I completed Inherent Lies, and was even named a finalist for the Killer Nashville Claymore Award just as I launched my first round of queries, hoping to find it the right home with an agent who shares my commitment to this project and can see the manuscript’s commercial potential.
I even have another project started, but for some reason, the spark that propelled me through Inherent Lies and even the novel that came before, Inherent Truth, is missing. Is it because the characters have yet to become so real to me? Perhaps. But I think the more likely culprit is fear. Fear of having spent so much time, so much energy, so much life working on something that may not ever…No…I won’t honor that thought with a voice.
But now that I’m in this place, this rut with walls so high climbing out seems impossible, what can I do?
Advice from some of the masters (Stephen King, James Patterson, etc.) indicates doing what you can to forget about that previous book. Focus wholly on the next project, and I suppose that is my struggle. Until Inherent Lies finds a home, I feel as though I’m in limbo. In some in-between place where one version of myself is pulling me to try to “fix” that manuscript.
“I’ve had some great feedback, there must be some reason it hasn’t been picked up. Maybe I can fix it… But then again, I need to focus on the new project. If I can just get in the groove on that one, waiting for news on Inherent Lies won’t be so hard.”
That is the mantra that keeps spinning through my mind, and I’m giving myself good advice. But regardless, it’s keeping motivation at bay when I wake at 3:30 AM to take advantage of the writing hours I’ve worked hard to carve out among the responsibilities of my day job and family obligations. And let me tell you, nothing makes an early rising writer crankier than lack of inspiration when she could be curled up asleep in her nice, warm bed.
So, what does one do with those early morning hours when she could be sleeping or writing but can’t?
Well, there’s Facebook, of course, and planning imaginary vacations. Those are two of my personal favorite time wasters. But a close third is researching writer’s block, of course.
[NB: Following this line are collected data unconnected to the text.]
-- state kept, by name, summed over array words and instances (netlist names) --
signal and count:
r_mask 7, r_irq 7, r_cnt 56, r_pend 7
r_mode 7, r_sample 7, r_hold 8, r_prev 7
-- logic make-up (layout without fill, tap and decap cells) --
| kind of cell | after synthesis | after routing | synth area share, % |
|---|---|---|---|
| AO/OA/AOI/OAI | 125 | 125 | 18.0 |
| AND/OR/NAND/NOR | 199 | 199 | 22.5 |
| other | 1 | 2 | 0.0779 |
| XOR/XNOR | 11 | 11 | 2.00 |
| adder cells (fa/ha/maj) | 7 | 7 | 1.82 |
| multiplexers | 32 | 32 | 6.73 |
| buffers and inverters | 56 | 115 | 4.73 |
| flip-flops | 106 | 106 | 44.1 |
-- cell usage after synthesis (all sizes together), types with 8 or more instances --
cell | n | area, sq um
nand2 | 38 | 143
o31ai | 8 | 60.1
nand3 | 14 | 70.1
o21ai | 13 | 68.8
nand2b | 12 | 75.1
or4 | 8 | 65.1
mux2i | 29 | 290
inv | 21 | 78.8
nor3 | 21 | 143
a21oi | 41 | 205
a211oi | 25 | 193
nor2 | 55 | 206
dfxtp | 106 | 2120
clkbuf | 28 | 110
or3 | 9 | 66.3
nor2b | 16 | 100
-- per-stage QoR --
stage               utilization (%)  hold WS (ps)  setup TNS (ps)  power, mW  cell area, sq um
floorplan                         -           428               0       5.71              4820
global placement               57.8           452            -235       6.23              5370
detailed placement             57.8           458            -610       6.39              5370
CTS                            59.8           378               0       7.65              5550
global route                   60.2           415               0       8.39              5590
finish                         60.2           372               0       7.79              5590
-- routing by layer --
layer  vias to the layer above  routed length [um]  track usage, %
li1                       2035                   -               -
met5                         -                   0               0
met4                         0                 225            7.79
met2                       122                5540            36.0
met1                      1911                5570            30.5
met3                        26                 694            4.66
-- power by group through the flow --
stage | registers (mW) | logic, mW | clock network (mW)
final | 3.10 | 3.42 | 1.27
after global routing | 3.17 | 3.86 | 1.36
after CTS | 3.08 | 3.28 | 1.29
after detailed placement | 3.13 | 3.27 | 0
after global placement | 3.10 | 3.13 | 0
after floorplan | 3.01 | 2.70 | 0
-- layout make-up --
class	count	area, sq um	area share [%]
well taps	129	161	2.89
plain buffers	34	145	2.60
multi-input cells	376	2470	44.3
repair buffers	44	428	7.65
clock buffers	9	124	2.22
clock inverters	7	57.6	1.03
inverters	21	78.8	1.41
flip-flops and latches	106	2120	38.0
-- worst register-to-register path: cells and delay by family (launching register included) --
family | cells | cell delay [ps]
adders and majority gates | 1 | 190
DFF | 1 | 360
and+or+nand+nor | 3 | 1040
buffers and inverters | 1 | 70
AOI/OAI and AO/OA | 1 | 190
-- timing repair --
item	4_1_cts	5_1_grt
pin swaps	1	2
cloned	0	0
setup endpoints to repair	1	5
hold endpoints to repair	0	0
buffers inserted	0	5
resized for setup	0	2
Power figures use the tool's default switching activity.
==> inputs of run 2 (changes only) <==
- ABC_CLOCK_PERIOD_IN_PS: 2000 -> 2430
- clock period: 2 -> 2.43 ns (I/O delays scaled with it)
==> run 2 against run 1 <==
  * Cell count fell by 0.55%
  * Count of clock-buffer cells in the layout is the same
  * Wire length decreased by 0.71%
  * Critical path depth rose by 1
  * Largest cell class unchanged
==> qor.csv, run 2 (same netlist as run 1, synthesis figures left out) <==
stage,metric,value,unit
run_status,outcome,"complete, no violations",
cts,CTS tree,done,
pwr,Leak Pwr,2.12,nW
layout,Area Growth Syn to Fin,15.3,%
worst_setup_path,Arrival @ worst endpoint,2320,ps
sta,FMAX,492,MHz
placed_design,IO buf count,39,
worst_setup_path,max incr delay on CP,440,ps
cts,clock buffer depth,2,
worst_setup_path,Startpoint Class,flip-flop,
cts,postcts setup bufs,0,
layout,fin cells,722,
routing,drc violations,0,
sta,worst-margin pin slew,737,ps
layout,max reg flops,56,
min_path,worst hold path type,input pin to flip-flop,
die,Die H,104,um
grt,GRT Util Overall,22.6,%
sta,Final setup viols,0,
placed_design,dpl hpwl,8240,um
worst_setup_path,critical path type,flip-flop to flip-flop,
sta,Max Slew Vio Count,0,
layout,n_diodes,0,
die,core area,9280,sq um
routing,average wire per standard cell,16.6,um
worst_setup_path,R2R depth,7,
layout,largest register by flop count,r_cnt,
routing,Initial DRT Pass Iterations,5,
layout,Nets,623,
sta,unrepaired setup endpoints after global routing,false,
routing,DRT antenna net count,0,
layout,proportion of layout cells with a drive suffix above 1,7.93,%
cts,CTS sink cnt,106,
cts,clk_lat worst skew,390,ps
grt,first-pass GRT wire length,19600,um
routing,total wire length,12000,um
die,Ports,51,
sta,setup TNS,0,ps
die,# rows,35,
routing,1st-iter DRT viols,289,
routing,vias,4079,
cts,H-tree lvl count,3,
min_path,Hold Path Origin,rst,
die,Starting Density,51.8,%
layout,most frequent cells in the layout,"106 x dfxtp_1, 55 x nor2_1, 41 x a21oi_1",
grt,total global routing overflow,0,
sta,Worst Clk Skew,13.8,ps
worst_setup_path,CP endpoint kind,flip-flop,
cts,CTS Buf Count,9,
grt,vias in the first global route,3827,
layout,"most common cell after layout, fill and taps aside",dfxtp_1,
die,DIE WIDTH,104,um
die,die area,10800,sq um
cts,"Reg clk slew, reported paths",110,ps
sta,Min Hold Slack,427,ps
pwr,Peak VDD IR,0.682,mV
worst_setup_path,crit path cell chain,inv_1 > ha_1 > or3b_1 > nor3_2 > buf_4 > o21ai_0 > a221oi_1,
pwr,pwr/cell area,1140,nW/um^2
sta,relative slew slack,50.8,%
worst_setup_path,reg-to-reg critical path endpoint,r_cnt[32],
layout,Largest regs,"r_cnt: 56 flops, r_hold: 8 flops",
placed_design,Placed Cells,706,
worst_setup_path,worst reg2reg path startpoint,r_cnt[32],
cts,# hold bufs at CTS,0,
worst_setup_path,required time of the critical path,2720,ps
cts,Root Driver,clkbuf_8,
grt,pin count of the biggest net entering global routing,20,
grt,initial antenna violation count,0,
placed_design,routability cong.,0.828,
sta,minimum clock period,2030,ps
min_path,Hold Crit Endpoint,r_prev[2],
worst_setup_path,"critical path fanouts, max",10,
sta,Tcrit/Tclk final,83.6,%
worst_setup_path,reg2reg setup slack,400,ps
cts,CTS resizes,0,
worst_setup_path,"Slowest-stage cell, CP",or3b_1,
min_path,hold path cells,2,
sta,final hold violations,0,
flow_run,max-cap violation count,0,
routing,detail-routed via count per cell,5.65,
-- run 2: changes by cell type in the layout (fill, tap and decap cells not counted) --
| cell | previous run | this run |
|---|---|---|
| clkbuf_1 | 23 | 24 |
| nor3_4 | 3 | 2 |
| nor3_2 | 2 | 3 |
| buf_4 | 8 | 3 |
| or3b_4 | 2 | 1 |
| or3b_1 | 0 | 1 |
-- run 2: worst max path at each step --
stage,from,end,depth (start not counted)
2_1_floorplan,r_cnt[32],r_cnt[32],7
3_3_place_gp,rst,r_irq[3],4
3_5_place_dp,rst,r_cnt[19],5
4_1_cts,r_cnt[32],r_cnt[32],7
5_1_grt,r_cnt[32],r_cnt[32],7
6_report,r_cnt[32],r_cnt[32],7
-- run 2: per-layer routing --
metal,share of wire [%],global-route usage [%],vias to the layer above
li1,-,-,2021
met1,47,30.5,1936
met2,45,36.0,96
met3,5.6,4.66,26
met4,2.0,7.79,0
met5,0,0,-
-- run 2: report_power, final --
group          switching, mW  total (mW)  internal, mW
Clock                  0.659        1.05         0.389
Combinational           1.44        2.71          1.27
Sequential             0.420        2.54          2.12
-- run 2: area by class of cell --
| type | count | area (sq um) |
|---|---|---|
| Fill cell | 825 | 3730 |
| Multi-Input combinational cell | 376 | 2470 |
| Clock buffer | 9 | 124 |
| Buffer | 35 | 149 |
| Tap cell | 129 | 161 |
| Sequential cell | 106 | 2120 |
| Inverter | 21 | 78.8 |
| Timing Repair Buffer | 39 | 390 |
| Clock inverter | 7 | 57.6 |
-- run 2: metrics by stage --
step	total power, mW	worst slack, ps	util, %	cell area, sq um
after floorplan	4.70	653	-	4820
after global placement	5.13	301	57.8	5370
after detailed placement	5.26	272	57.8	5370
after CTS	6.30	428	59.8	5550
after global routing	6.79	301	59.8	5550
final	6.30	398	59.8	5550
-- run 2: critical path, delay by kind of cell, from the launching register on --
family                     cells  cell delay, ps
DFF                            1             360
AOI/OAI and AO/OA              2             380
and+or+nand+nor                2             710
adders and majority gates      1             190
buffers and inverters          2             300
### src/rtl/vga_sync_gen.sv
// Horizontal/vertical scan counters with combinational sync, active and marker decode.
module vga_sync_gen
    import vga_pkg::*;
#(
    parameter int unsigned H_ACTIVE = VGA_H_ACTIVE,
    parameter int unsigned H_FP     = VGA_H_FP,
    parameter int unsigned H_SYNC   = VGA_H_SYNC,
    parameter int unsigned H_BP     = VGA_H_BP,
    parameter int unsigned V_ACTIVE = VGA_V_ACTIVE,
    parameter int unsigned V_FP     = VGA_V_FP,
    parameter int unsigned V_SYNC   = VGA_V_SYNC,
    parameter int unsigned V_BP     = VGA_V_BP
) (
    input  logic  i_clk,
    input  logic  i_rst_n,
    output sync_t o_sync
);

    localparam int unsigned H_TOTAL = H_ACTIVE + H_FP + H_SYNC + H_BP;
    localparam int unsigned V_TOTAL = V_ACTIVE + V_FP + V_SYNC + V_BP;

    localparam logic [9:0] H_LAST   = 10'(H_TOTAL - 1);
    localparam logic [9:0] H_ACT    = 10'(H_ACTIVE);
    localparam logic [9:0] HS_BEGIN = 10'(H_ACTIVE + H_FP);
    localparam logic [9:0] HS_END   = 10'(H_ACTIVE + H_FP + H_SYNC);
    localparam logic [9:0] V_LAST   = 10'(V_TOTAL - 1);
    localparam logic [9:0] V_ACT    = 10'(V_ACTIVE);
    localparam logic [9:0] VS_BEGIN = 10'(V_ACTIVE + V_FP);
    localparam logic [9:0] VS_END   = 10'(V_ACTIVE + V_FP + V_SYNC);

    logic [9:0] h_cnt_q, h_cnt_d;
    logic [9:0] v_cnt_q, v_cnt_d;

    // Next scan position: h steps every clock, v steps when h wraps.
    always_comb begin
        h_cnt_d = h_cnt_q + 10'd1;
        v_cnt_d = v_cnt_q;
        if (h_cnt_q == H_LAST) begin
            h_cnt_d = '0;
            v_cnt_d = (v_cnt_q == V_LAST) ? '0 : v_cnt_q + 10'd1;
        end
    end

    // Counter registers, cleared by synchronous reset so a new frame starts at (0,0).
    always_ff @(posedge i_clk) begin
        if (!i_rst_n) begin
            h_cnt_q <= '0;
            v_cnt_q <= '0;
        end else begin
            h_cnt_q <= h_cnt_d;
            v_cnt_q <= v_cnt_d;
        end
    end

    // Stage-0 decode of the current position.
    always_comb begin
        o_sync              = '0;
        o_sync.active       = (h_cnt_q < H_ACT) && (v_cnt_q < V_ACT);
        o_sync.hs_n         = !((h_cnt_q >= HS_BEGIN) && (h_cnt_q < HS_END));
        o_sync.vs_n         = !((v_cnt_q >= VS_BEGIN) && (v_cnt_q < VS_END));
        o_sync.frame_first  = (h_cnt_q == '0) && (v_cnt_q == '0);
        o_sync.vblank_first = (h_cnt_q == '0) && (v_cnt_q == V_ACT);
        if (o_sync.active) begin
            o_sync.x = h_cnt_q;
            o_sync.y = v_cnt_q[8:0];
        end
    end

endmodule

### src/rtl/vga_scan_ctrl.sv
// VGA scan controller: requests pixels by (o_x,o_y) and drives a DAC one clock later.
module vga_scan_ctrl
    import vga_pkg::*;
#(
    parameter int unsigned H_ACTIVE = VGA_H_ACTIVE,
    parameter int unsigned H_FP     = VGA_H_FP,
    parameter int unsigned H_SYNC   = VGA_H_SYNC,
    parameter int unsigned H_BP     = VGA_H_BP,
    parameter int unsigned V_ACTIVE = VGA_V_ACTIVE,
    parameter int unsigned V_FP     = VGA_V_FP,
    parameter int unsigned V_SYNC   = VGA_V_SYNC,
    parameter int unsigned V_BP     = VGA_V_BP
) (
    input  logic        i_clk,
    input  logic        i_rst_n,
    output logic [9:0]  o_x,
    output logic [8:0]  o_y,
    input  logic [23:0] i_rgb,
    output logic [7:0]  o_vga_r,
    output logic [7:0]  o_vga_g,
    output logic [7:0]  o_vga_b,
    output logic        o_vga_hs,
    output logic        o_vga_vs,
    output logic        o_vga_blank_n,
    output logic        o_vga_sync_n,
    output logic        o_frame_start,
    output logic        o_vblank_start,
    output logic [7:0]  o_frame_cnt
);

    sync_t s0;

    vga_sync_gen #(
        .H_ACTIVE (H_ACTIVE),
        .H_FP     (H_FP),
        .H_SYNC   (H_SYNC),
        .H_BP     (H_BP),
        .V_ACTIVE (V_ACTIVE),
        .V_FP     (V_FP),
        .V_SYNC   (V_SYNC),
        .V_BP     (V_BP)
    ) u_sync (
        .i_clk   (i_clk),
        .i_rst_n (i_rst_n),
        .o_sync  (s0)
    );

    assign o_x = s0.x;
    assign o_y = s0.y;

    logic [23:0] rgb_q, rgb_d;
    logic        hs_q, hs_d;
    logic        vs_q, vs_d;
    logic        blank_n_q, blank_n_d;
    logic        frame_start_q, frame_start_d;
    logic        vblank_start_q, vblank_start_d;
    logic [7:0]  frame_cnt_q, frame_cnt_d;

    // Output stage inputs: colour gated by active area, frame count steps with the frame pulse.
    always_comb begin
        rgb_d          = s0.active ? i_rgb : '0;
        hs_d           = s0.hs_n;
        vs_d           = s0.vs_n;
        blank_n_d      = s0.active;
        frame_start_d  = s0.frame_first;
        vblank_start_d = s0.vblank_first;
        frame_cnt_d    = frame_cnt_q + (s0.frame_first ? 8'd1 : 8'd0);
    end

    // Single output register stage so colour, syncs, blank and pulses stay aligned.
    always_ff @(posedge i_clk) begin
        if (!i_rst_n) begin
            rgb_q          <= '0;
            hs_q           <= 1'b1;
            vs_q           <= 1'b1;
            blank_n_q      <= 1'b0;
            frame_start_q  <= 1'b0;
            vblank_start_q <= 1'b0;
            frame_cnt_q    <= '0;
        end else begin
            rgb_q          <= rgb_d;
            hs_q           <= hs_d;
            vs_q           <= vs_d;
            blank_n_q      <= blank_n_d;
            frame_start_q  <= frame_start_d;
            vblank_start_q <= vblank_start_d;
            frame_cnt_q    <= frame_cnt_d;
        end
    end

    assign o_vga_r        = rgb_q[23:16];
    assign o_vga_g        = rgb_q[15:8];
    assign o_vga_b        = rgb_q[7:0];
    assign o_vga_hs       = hs_q;
    assign o_vga_vs       = vs_q;
    assign o_vga_blank_n  = blank_n_q;
    assign o_vga_sync_n   = 1'b0;
    assign o_frame_start  = frame_start_q;
    assign o_vblank_start = vblank_start_q;
    assign o_frame_cnt    = frame_cnt_q;

endmodule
And here’s what I’ve discovered… the masters are right. I’ve got to move on. Inherent Lies will find a home in time, and an editor will one day force me back into the world of Liv and Ridge, but now is my time. My time to unearth the new characters who are ever so slowly emerging from my subconscious, to peel back the layers to discover what they’ve done and why and what they will do about it next.
I realized that I almost allowed the treachery of waiting to wipe away the thing I love most about writing: the ability to constantly discover, and it is what I’ve been missing the past couple months or so. I’ve been gripping onto the characters in Inherent Lies so tightly that these new characters had no where to go, no one to listen to their stories. And in order to move forward, that must end.
So, with the publication of this post, I am determined to ward off the dark shadow of pessimism that calls out to me to re-revise my manuscript, to hold tight to Liv and Ridge and all the other players in that novel. Instead, I will listen for the whispers of the muse that shines a light for me each time I take up a pen or sit in front of my laptop. I will tune my ear to the eager voices of slowly developing characters. Voices whose time it is to be heard.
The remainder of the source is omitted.